Yeah, well, I'm having a good couple of days, and I'm pretty much done here, I think.
I'll let the readers decide who did a better job presenting their evidence and who ran around changing the positions of all of those goalposts.
(and you're welcome regarding the horse info)

This message is a reply to:
 Message 135 by crashfrog, posted 11-27-2006 10:08 AM crashfrog has not replied

Replies to this message:
 Message 141 by Silent H, posted 11-27-2006 11:29 AM nator has replied

  
Silent H
Member (Idle past 5840 days)
Posts: 7405
From: satellite of love
Joined: 12-11-2002


Message 140 of 161 (366261)
11-27-2006 11:23 AM
Reply to: Message 137 by nator
11-27-2006 10:44 AM


Re: slap back
Oh, I don't know. Maybe from her parents?
And therein lies the strawman. Why would parents not have educated this girl that when she's in a relationship with someone that she is an equal and should not be getting disciplined by the other?
I never said it didn't work for people. It just doesn't work as well as other methods for a lot of reasons.
Oh really? Prove it.
I am just asking why people assume it's neccessary, and just as good or better than other techniques.
Well I never said it was necessary, and I made it clear I said no such thing, so I'm not sure why you bring that up. The only time I assume someone would find it necessary is because they can't come up with anything else at that moment, for that scenario. Hence not apriori necessary, but in situ necessary.
As for the rest, why would you assume it isn't as good or better than other techniques? Some people swear by it, some people swear at it. I have taken no position except to point this out and state I am in no place to judge. That is because I have known people who were raised that way and turned out just fine. On the flipside I have known products of nonphysical training who are totally undisciplined and/or scarred from nonphysical methods of gaining compliance.
I must say I do enjoy how you berated me for not taking your horsetraining experience as a capper to my points, while deriding people that actually have experience being parents telling you it has worked for them.

holmes
"What a fool believes he sees, no wise man has the power to reason away." (D.Bros)

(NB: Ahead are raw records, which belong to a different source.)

Context: an optimization exercise on an open-source flow, tuned for small area, a short achievable clock period and few clock cycles per item. The choices shown serve that exercise and are no tape-out recipe.
RTL that was checked went through simulation tests only; none was proved equivalent to the original.

== rev 12 ==
==> flow/design.v (excerpt) <==
module turbo_dec_top (
    input  wire logic                      clk_p_i,
    input  wire logic                      reset_n_i,
    input  wire logic                      in_valid_i,
    input  wire turbo_llr_pkg::ch_sample_t sys_i,
    input  wire turbo_llr_pkg::ch_sample_t par1_i,
    input  wire turbo_llr_pkg::ch_sample_t par2_i,
    output logic                           in_ready_o,
    output turbo_llr_pkg::info_bits_t      dec_bits_o,
    output logic                           done_o
);
==> flow/config.mk <==
export PLATFORM = sky130hd
export DESIGN_NAME = turbo_dec_top
export DESIGN_NICKNAME = turbo_dec_top
export VERILOG_FILES = /design/flow/design.v
export SDC_FILE = /design/flow/constraint.sdc
export NUM_CORES = 4
export LEC_CHECK = 0
export ABC_AREA = 1
export CAP_MARGIN = 20
export CORE_MARGIN = 2
export CORE_UTILIZATION = 40
export CTS_BUF_LIST = sky130_fd_sc_hd__clkbuf_8
export SLEW_MARGIN = 20
==> flow/constraint.sdc <==
create_clock -name core_clock -period 20.0 [get_ports {clk_p_i}]
set_input_delay 4.0000 -clock core_clock [delete_from_list [all_inputs] [get_ports {clk_p_i}]]
set_output_delay 4.0000 -clock core_clock [all_outputs]
set_load 0.01 [all_outputs]
standard.sh (not shown) runs the stock make flow with config.mk's settings and CLKGATE_MAP_FILE= SYNTH_SCRIPT=/design/flow/synth_recipe.tcl, a recipe that flattens the netlist after the stock synthesis.
==> flow/flow/run.sh <==
#!/bin/bash
# The standard layout, with the timing repair asked to leave a setup
# margin so that it also works on paths that already meet the clock
set -euo pipefail
export SETUP_SLACK_MARGIN=14
export SKIP_GATE_CLONING=1
bash standard.sh > standard.log 2>&1
Rev 12 ended with every stage complete and zero timing, DRC or antenna violations.
Testbench counts of rev 12, summed over its fixed seeds: cycles 48,036, items 1,920.
--- input diff rev 12..rev 13 ---
--- a/flow/flow/run.sh
+++ b/flow/flow/run.sh
@@ -4,3 +4,3 @@
 set -euo pipefail
-export SETUP_SLACK_MARGIN=14
+export SETUP_SLACK_MARGIN=13
 export SKIP_GATE_CLONING=1
Findings:
Sequential share of layout area for rev 13: 2.8 points up relative to rev 12. Compared with rev 12, rev 13 shows a final worst setup slack that is 0.072 ns lower. In rev 13, the proportion of cell area occupied by multi-input gates came out 1.1 points above the value in rev 12. The buffer and inverter count on the worst path reported for rev 13 is smaller than that of rev 12 by 10. Cell count after synthesis: rev 12 vs rev 13 identical. Final cell count without fillers, rev 13 vs rev 12: down by a few percent.


## north
Another version of the RTL of turbo_dec_top (not shown whole).
Size: roughly 9,000 cells after synthesis, about 22 I/O pins, roughly 63,000 um2 of cells after synthesis.
clock: 20.0 ns
lec_check: 0
abc_area: 1
cap_margin: 0
core_margin: 2
core_utilization: 55
slew_margin: 0
==> flow/flow/run.sh <==
#!/bin/bash
# The standard layout, with the timing repair asked to leave a setup
# margin so that it also works on paths that already meet the clock
set -euo pipefail
export SETUP_SLACK_MARGIN=11.5
export SKIP_GATE_CLONING=1
bash standard.sh > standard.log 2>&1
north | stages: all done | timing, DRC, antenna: all pass
Testbench counts of north, summed over its fixed seeds: cycles 48,036, items 1,920.
diff inputs: north => south
--- a/flow/flow/run.sh
+++ b/flow/flow/run.sh
@@ -4,3 +4,3 @@
 set -euo pipefail
-export SETUP_SLACK_MARGIN=11.5
+export SETUP_SLACK_MARGIN=11
 export SKIP_GATE_CLONING=1
--- a/flow/config.mk
+++ b/flow/config.mk
@@ -8,5 +8,5 @@
 export ABC_AREA = 1
-export CAP_MARGIN = 0
+export CAP_MARGIN = 20
 export CORE_MARGIN = 2
-export CORE_UTILIZATION = 55
-export SLEW_MARGIN = 0
+export CORE_UTILIZATION = 40
+export SLEW_MARGIN = 20
==> summary.txt <==
- south went all the way through synthesis, placement and routing and the layout is clean on timing, DRC and antenna.
- From north to south the numbers moved as follows: wire length rose by about 2.5%.
- Per-cell routed wire length was lower in the run labelled south.
- Looking only at count of placed standard cells in the final layout, fillers left out, and setting everything else aside, the lower value of south and north goes to north.
- Summary of south over north: post-route minimum period rose 0.23 ns; logic depth of the worst setup path including buffers shows an increase of 4.
Input-level comparison between east and south:
--- a/flow/flow/run.sh
+++ b/flow/flow/run.sh
@@ -4,3 +4,3 @@
 set -euo pipefail
-export SETUP_SLACK_MARGIN=11
+export SETUP_SLACK_MARGIN=13
 export SKIP_GATE_CLONING=1
Findings:
Looking at the reports, east completed the entire flow and the layout it produced met the timing, design-rule and antenna checks. Number of gates given a new drive strength after cts for east is higher than for south. Going from south to east, filler cell count has decreased; wire length on met3 has increased; number of antenna repair diodes has increased; total number of nets in the final design has increased; number of pins exceeding their max-slew limit in the final report has remained practically unchanged.
Relative to east, the following input files were edited for west:
--- a/flow/flow/run.sh
+++ b/flow/flow/run.sh
@@ -4,3 +4,3 @@
 set -euo pipefail
-export SETUP_SLACK_MARGIN=13
+export SETUP_SLACK_MARGIN=11
 export SKIP_GATE_CLONING=1
--- a/flow/config.mk
+++ b/flow/config.mk
@@ -10,3 +10,3 @@
 export CORE_MARGIN = 2
-export CORE_UTILIZATION = 40
+export CORE_UTILIZATION = 55
 export SLEW_MARGIN = 20
## What came out
- Taking east over west, the area occupied by multi-input gates ratio works out to 1.10.
- [west] number of antenna repair diodes fell 1 relative to east
- Total number of placement rows down about 14% in west wrt east
- west: worst setup slack 1.42 ns below east
- Of west and east, the lower overall via count from detail_route belongs to west.
- west has non-clock buffer contribution to total cell area below what east had.
- The end of the critical path comes out siso_i.ext_q[2][2]$_DFFE_PP_ in one run and siso_i.mf1b_q[12]$_DFF_P_ in the other, namely in west and east respectively.
- Cmp west vs east: highest cell delay on the worst timing path higher in west
- Summary of west over east: full die area went down about 27%; worst hold slack increased 0.0037 ns.


turbo_dec_top, a different RTL version from the one above (not shown whole).
Size in the first run: ~7000 cells after synthesis, ~590 flip-flops, about 22 I/O pins.
==> flow/config.mk <==
export PLATFORM = sky130hd
export DESIGN_NAME = turbo_dec_top
export DESIGN_NICKNAME = turbo_dec_top
export VERILOG_FILES = /design/flow/design.v
export SDC_FILE = /design/flow/constraint.sdc
export NUM_CORES = 4
export LEC_CHECK = 0
export CAP_MARGIN = 20
export CORE_MARGIN = 2
export CORE_UTILIZATION = 40
export SLEW_MARGIN = 20
==> flow/constraint.sdc <==
create_clock -name core_clock -period 20.0 [get_ports {clk_p_i}]
set_input_delay 4.0000 -clock core_clock [delete_from_list [all_inputs] [get_ports {clk_p_i}]]
set_output_delay 4.0000 -clock core_clock [all_outputs]
set_load 0.01 [all_outputs]
==> flow/flow/run.sh <==
#!/bin/bash
# The standard layout, with the timing repair asked to leave a setup
# margin so that it also works on paths that already meet the clock
set -euo pipefail
export SETUP_SLACK_MARGIN=11
export SKIP_GATE_CLONING=1
bash standard.sh > standard.log 2>&1
The starting point completed with no timing, DRC or antenna violations.
Testbench counts at the start, summed over its fixed seeds: cycles 48,036, items 1,920.
From an optimization exercise on the open Yosys and OpenROAD flow, aimed at small area, a short achievable clock period and few clock cycles per item; shortcuts taken in it are not production practice. Only simulation tests tie the RTL to the original design; equivalence was not proved.

`flow/run.sh`:
```
#!/bin/bash
# synth_recipe.tcl (not shown) runs the flow's synth.tcl, then flattens the netlist and writes it again
# the make line also repeats each setting of config.mk as NAME=value (left out here)
make -C /OpenROAD-flow-scripts/flow DESIGN_CONFIG=/design/flow/config.mk WORK_HOME=/design/flow/orfs CLKGATE_MAP_FILE= SYNTH_SCRIPT=/design/flow/synth_recipe.tcl finish
```
`flow/config.mk`:
```
export PLATFORM = sky130hd
export DESIGN_NAME = fft_fp
export DESIGN_NICKNAME = fft_fp
export VERILOG_FILES = /design/flow/design.v
export SDC_FILE = /design/flow/constraint.sdc
export NUM_CORES = 4
export LEC_CHECK = 0
export CAP_MARGIN = 20
export CORE_MARGIN = 2
export CORE_UTILIZATION = 40
export SLEW_MARGIN = 20
```
`flow/constraint.sdc`:
```
create_clock -name core_clock -period 20.0 [get_ports {clk}]
set_input_delay 4.0000 -clock core_clock [delete_from_list [all_inputs] [get_ports {clk}]]
set_output_delay 4.0000 -clock core_clock [all_outputs]
set_load 0.01 [all_outputs]
```
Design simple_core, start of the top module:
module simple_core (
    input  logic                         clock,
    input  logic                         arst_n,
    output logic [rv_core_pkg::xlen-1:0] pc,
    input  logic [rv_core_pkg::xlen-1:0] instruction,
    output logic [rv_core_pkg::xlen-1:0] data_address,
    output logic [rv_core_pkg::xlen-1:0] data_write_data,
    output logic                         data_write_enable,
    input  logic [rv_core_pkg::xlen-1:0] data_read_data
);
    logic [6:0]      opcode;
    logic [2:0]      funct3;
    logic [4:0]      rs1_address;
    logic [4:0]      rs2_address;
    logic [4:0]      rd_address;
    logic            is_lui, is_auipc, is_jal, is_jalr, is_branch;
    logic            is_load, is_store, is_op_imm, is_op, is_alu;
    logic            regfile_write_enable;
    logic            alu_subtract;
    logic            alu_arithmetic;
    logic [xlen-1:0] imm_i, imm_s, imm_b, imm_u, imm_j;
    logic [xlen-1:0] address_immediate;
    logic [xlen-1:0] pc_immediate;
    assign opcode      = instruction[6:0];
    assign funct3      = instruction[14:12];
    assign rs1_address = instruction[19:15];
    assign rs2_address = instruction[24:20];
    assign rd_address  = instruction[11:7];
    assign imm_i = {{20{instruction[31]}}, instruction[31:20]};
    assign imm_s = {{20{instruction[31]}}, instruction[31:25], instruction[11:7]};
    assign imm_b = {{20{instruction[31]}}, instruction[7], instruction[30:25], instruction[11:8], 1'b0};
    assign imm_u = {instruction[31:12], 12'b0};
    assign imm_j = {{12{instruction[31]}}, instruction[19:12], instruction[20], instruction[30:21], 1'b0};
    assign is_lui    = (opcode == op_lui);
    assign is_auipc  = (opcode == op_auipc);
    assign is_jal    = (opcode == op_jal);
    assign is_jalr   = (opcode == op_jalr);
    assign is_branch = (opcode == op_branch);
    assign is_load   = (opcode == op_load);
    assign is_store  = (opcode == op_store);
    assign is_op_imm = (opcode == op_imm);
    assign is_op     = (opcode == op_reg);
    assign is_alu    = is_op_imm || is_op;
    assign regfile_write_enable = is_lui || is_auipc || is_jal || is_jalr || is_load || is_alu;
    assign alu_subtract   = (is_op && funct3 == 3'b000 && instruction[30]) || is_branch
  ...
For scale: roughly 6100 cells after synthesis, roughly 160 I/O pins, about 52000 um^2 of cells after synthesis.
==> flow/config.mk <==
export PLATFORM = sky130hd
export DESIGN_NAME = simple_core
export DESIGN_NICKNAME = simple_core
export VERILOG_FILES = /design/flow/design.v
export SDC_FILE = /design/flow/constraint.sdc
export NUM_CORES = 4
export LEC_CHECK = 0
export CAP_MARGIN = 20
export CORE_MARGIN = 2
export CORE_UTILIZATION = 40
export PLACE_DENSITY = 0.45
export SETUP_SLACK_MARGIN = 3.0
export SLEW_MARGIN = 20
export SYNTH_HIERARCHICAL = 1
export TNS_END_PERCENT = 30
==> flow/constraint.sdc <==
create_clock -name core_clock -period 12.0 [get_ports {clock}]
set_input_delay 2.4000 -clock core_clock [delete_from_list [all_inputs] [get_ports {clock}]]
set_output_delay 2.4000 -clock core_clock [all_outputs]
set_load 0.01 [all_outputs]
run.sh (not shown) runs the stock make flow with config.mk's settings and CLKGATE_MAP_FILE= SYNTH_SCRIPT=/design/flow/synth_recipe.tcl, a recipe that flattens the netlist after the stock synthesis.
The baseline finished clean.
Source: an optimization exercise on an open RTL-to-GDS flow (aim: small area, a short achievable clock period and few clock cycles per item). Production flows keep margins and buffers that such runs may drop.
Function was checked by simulation only, so behaviour that the tests miss may differ from the original.

File: config.mk
export PLATFORM = sky130hd
export DESIGN_NAME = fft_mask_mult_pipe
export DESIGN_NICKNAME = fft_mask_mult_pipe
export VERILOG_FILES = /design/flow/design.v
export SDC_FILE = /design/flow/constraint.sdc
export NUM_CORES = 4
export LEC_CHECK = 0
export CAP_MARGIN = 20
export CORE_MARGIN = 2
export CORE_UTILIZATION = 40
export SLEW_MARGIN = 20
File: constraint.sdc
create_clock -name core_clock -period 7.0 [get_ports {clk_i}]
set_input_delay 1.4000 -clock core_clock [delete_from_list [all_inputs] [get_ports {clk_i}]]
set_output_delay 1.4000 -clock core_clock [all_outputs]
set_load 0.01 [all_outputs]
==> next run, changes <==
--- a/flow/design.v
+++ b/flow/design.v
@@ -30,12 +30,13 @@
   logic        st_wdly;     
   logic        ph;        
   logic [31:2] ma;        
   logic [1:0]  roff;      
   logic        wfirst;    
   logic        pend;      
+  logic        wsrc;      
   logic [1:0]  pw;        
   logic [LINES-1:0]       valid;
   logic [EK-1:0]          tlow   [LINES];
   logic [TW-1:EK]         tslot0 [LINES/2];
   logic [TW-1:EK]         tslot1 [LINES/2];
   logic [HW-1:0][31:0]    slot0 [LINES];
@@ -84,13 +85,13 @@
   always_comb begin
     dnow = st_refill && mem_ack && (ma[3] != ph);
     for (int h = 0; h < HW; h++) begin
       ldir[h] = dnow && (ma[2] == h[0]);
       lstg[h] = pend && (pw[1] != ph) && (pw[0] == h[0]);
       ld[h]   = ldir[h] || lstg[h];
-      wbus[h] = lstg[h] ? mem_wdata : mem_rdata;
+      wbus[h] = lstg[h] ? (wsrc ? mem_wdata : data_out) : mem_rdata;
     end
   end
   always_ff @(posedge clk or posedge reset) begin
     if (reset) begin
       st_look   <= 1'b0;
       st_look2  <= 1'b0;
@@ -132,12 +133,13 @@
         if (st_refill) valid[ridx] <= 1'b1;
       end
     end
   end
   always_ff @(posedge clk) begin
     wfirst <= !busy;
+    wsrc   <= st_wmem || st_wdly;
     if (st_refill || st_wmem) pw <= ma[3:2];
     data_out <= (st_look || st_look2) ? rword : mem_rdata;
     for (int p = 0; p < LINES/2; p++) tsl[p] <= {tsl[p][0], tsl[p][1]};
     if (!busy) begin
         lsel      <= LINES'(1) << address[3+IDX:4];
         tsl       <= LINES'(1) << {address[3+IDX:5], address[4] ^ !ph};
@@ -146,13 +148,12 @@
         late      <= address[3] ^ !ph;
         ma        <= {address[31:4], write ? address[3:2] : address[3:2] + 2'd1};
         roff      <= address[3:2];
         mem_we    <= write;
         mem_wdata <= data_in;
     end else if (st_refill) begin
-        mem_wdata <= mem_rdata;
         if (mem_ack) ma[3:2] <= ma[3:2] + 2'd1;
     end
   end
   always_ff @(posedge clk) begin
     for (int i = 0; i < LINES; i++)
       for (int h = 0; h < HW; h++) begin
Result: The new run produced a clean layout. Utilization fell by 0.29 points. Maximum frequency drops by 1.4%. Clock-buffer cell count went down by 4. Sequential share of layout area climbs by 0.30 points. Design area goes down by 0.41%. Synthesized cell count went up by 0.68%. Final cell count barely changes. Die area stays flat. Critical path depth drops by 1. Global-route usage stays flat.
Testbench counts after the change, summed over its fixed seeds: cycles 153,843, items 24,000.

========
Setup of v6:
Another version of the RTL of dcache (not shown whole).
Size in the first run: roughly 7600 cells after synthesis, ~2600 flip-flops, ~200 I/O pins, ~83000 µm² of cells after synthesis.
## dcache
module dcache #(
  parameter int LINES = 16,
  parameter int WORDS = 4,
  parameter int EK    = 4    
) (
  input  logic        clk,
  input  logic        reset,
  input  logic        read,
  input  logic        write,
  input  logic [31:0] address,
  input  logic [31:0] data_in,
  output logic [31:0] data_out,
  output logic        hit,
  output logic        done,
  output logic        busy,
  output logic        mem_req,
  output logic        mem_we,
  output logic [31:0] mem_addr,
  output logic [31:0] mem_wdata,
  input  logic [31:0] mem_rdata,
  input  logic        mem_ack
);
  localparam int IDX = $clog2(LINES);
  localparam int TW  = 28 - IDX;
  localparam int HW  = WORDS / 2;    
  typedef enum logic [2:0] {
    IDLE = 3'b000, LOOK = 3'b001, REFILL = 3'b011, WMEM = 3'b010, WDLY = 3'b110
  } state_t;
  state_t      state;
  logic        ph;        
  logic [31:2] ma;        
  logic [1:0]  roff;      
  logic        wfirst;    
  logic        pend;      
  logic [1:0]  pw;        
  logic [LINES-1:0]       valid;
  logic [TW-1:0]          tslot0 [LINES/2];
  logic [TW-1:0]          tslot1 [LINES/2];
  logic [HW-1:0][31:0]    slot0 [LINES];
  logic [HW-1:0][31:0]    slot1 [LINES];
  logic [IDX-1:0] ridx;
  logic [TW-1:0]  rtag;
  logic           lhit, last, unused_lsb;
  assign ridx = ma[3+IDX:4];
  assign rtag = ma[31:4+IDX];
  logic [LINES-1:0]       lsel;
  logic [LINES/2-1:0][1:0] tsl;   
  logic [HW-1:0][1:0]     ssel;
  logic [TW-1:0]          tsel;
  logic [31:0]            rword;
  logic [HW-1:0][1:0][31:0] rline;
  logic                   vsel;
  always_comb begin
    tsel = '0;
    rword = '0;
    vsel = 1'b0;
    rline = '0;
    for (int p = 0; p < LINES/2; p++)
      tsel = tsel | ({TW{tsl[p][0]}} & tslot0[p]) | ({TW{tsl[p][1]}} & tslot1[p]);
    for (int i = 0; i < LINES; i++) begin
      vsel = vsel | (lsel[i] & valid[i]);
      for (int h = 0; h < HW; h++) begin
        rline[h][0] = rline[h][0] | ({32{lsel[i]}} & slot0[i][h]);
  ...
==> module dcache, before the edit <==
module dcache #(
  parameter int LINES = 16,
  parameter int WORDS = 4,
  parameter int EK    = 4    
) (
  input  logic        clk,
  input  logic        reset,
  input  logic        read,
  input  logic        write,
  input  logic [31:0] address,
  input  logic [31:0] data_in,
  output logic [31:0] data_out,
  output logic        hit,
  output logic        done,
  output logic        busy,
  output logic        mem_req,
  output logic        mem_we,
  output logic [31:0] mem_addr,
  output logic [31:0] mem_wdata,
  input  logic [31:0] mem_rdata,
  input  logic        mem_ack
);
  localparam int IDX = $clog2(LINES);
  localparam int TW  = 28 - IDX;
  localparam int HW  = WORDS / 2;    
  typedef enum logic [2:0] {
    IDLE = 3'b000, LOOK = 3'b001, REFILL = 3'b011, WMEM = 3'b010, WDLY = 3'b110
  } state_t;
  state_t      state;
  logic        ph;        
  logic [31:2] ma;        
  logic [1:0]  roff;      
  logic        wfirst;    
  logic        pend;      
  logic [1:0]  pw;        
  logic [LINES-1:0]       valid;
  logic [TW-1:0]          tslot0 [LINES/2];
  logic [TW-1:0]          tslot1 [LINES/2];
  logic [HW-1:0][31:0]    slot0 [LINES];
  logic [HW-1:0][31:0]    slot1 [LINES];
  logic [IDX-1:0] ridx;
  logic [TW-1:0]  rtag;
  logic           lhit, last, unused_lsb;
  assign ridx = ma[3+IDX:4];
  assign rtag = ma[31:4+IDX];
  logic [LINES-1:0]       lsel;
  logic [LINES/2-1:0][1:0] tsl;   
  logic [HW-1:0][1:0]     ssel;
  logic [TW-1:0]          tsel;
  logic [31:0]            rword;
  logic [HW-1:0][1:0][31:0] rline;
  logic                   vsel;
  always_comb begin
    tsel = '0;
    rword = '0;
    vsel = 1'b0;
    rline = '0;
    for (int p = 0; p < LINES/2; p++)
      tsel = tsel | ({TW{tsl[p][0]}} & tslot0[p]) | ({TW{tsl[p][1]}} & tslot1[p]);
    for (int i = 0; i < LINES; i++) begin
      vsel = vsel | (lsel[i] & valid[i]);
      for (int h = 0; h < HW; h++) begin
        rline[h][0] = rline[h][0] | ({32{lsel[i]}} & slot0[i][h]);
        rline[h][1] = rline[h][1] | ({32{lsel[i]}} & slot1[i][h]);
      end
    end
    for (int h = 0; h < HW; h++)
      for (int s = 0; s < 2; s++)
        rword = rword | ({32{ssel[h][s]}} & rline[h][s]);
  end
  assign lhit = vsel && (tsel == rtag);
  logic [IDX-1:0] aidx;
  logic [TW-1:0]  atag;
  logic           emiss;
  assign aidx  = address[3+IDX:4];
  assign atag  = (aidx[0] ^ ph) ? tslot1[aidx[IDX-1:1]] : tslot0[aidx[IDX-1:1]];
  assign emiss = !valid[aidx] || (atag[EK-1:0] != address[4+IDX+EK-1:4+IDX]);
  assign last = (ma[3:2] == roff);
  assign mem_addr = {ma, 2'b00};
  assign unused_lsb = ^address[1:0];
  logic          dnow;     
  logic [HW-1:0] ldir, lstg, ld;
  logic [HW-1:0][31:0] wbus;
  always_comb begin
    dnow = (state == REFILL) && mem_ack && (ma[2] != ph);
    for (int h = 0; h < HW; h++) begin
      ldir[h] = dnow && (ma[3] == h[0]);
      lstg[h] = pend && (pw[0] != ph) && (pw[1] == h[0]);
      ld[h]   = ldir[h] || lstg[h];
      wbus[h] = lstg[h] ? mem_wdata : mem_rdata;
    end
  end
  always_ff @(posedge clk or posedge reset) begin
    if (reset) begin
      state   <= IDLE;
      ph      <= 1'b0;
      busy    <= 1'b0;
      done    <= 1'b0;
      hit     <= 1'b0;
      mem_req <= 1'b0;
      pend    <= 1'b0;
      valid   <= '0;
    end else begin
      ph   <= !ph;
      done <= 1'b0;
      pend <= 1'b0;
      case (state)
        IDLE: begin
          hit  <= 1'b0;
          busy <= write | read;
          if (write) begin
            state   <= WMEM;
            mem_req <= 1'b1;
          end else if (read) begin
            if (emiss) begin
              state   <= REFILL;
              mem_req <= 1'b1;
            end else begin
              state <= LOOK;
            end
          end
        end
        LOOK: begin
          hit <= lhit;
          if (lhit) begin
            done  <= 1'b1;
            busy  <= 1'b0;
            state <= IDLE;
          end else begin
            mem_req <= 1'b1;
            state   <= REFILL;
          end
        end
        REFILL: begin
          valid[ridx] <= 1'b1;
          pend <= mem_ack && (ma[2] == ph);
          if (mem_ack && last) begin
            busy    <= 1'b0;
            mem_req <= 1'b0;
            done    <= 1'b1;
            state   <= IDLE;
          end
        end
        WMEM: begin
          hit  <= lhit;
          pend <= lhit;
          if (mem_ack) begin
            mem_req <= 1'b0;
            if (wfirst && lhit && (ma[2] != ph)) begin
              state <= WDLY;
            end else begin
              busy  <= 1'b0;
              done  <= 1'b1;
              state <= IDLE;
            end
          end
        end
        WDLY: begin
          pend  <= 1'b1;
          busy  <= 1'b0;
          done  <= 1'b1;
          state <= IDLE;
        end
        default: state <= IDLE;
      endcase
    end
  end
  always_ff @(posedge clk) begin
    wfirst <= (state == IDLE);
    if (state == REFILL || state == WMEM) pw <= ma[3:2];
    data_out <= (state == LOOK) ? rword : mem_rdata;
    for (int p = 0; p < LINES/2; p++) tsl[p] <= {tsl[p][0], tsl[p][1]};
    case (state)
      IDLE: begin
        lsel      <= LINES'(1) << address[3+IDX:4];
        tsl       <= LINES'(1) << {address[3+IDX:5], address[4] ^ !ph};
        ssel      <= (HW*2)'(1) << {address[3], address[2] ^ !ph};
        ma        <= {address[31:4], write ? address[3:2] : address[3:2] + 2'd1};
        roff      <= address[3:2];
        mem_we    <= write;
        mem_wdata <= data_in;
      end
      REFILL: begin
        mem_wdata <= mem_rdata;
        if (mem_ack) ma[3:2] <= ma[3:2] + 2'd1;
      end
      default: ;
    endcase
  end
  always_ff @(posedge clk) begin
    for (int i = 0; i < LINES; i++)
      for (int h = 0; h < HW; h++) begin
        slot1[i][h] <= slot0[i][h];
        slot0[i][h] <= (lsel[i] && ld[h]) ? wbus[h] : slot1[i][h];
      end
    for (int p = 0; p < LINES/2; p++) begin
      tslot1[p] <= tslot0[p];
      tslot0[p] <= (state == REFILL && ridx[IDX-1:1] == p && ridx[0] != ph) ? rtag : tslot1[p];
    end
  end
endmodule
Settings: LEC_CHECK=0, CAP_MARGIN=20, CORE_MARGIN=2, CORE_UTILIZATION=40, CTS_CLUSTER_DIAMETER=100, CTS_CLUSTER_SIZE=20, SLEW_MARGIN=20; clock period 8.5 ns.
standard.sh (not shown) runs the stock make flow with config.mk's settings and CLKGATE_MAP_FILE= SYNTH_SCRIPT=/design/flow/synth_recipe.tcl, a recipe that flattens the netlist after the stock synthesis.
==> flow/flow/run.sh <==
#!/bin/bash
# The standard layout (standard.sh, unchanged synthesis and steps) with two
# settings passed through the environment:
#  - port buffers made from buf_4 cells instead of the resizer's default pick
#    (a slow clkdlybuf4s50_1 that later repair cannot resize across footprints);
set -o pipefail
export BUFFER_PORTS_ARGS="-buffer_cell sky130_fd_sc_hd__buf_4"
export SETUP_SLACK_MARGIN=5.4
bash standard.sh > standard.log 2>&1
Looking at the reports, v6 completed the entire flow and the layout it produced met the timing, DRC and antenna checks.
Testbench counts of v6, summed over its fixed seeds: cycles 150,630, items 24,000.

This message is a reply to:
 Message 137 by nator, posted 11-27-2006 10:44 AM nator has replied

Replies to this message:
 Message 142 by nator, posted 11-27-2006 11:36 AM Silent H has replied

  
Silent H
Member (Idle past 5840 days)
Posts: 7405
From: satellite of love
Joined: 12-11-2002


Message 141 of 161 (366265)
11-27-2006 11:29 AM
Reply to: Message 139 by nator
11-27-2006 11:17 AM


Re: discomfort does not equal physical punishment
I'll let the readers decide who did a better job presenting their evidence and who ran around changing the positions of all of those goalposts.
Hey we can cash out now if you want. I mean exactly what goalposts did I change? And exactly what evidence did you offer? I'm confident in what I argued, if you are too, we can gladly leave it up to people to decide.
But by all means resume your backslapping party, I see his contribution here was amazing.

holmes
"What a fool believes he sees, no wise man has the power to reason away." (D.Bros)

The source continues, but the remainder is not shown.